Have you ever had a customer that wanted something that required a great deal of preparation but didn’t want to take the time to build the necessary foundation?  If you proceeded as directed,  in time the solution could go up in smoke leaving that customer worse off than they were before — or in the very best case, less than satisfied.   But the customer wasn’t interested in hearing about why the delays were necessary and instead kept pushing and pushing for results.

Sometimes when we force things to happen, we are like that customer who doesn’t know what he doesn’t know and insists on powering up the engines before they are finished being built.   He creates so much noise and distraction that it makes it difficult to focus on what truly needs to happen in order to get back on course.  That’s what our frustration and anxiety does to us when we get caught up in it.

There is a part of you that knows exactly what you need to do to succeed in any given area – a part of you that has knowledge of a bigger picture and all the moving parts necessary to bring your grandest goals and visions to fruition.   

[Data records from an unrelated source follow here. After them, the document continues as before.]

## config.mk

```make
export PLATFORM = sky130hd
export DESIGN_NAME = touchpad_tap_drag_recognizer
export DESIGN_NICKNAME = d
export VERILOG_FILES = /design/src/hdl/ttd_pkg.sv /design/src/hdl/ttd_fsm.sv /design/src/hdl/touchpad_tap_drag_recognizer.sv
export SDC_FILE = /design/constraint.sdc
export NUM_CORES = 1
export LEC_CHECK = 0
export ABC_AREA = 1
export BUFFER_PORTS_ARGS = -buffer_cell sky130_fd_sc_hd__buf_2
export CAP_MARGIN = 20
export CORE_UTILIZATION = 50
export CTS_BUF_LIST = sky130_fd_sc_hd__clkbuf_4
export DETAILED_ROUTE_END_ITERATION = 16
export GPL_TIMING_DRIVEN = 0
export PLACE_DENSITY = 0.66
export RECOVER_POWER = 50
export SETUP_SLACK_MARGIN = 0.05
export SYNTH_ARGS = -nofsm -noshare
export SYNTH_HDL_FRONTEND = slang
export SYNTH_HIERARCHICAL = 1
export SYNTH_SLANG_ARGS = --single-unit
```

## constraint.sdc

```tcl
create_clock -name clk_i -period 6.3 [get_ports clk_i]
set_clock_uncertainty 0.05 [all_clocks]
set_input_delay 0.315 -clock clk_i [delete_from_list [all_inputs] [get_ports clk_i]]
set_output_delay 0.315 -clock clk_i [all_outputs]
set_load 0.01 [all_outputs]
```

While the part of you that is like the impatient customer that wants what he wants, this bigger part of you knows intuitively that things are happening in just the right way to yield the best results.  The bigger part of you can only communicate to you in nonlinear ways — through feelings and flashes of insight that leave your logical mind wanting more details.  And it only communicates in the present moment.

To tap this bigger part of yourself, you must learn to become attuned to what is going on in this moment, trusting that in the midst of frustrating delays and setbacks there may be something right in front of you that needs your attention.  If you do not give it your attention you may continue to experience even more resistance and frustration.  But if you move into it, you will find exactly what you need in order to move forward.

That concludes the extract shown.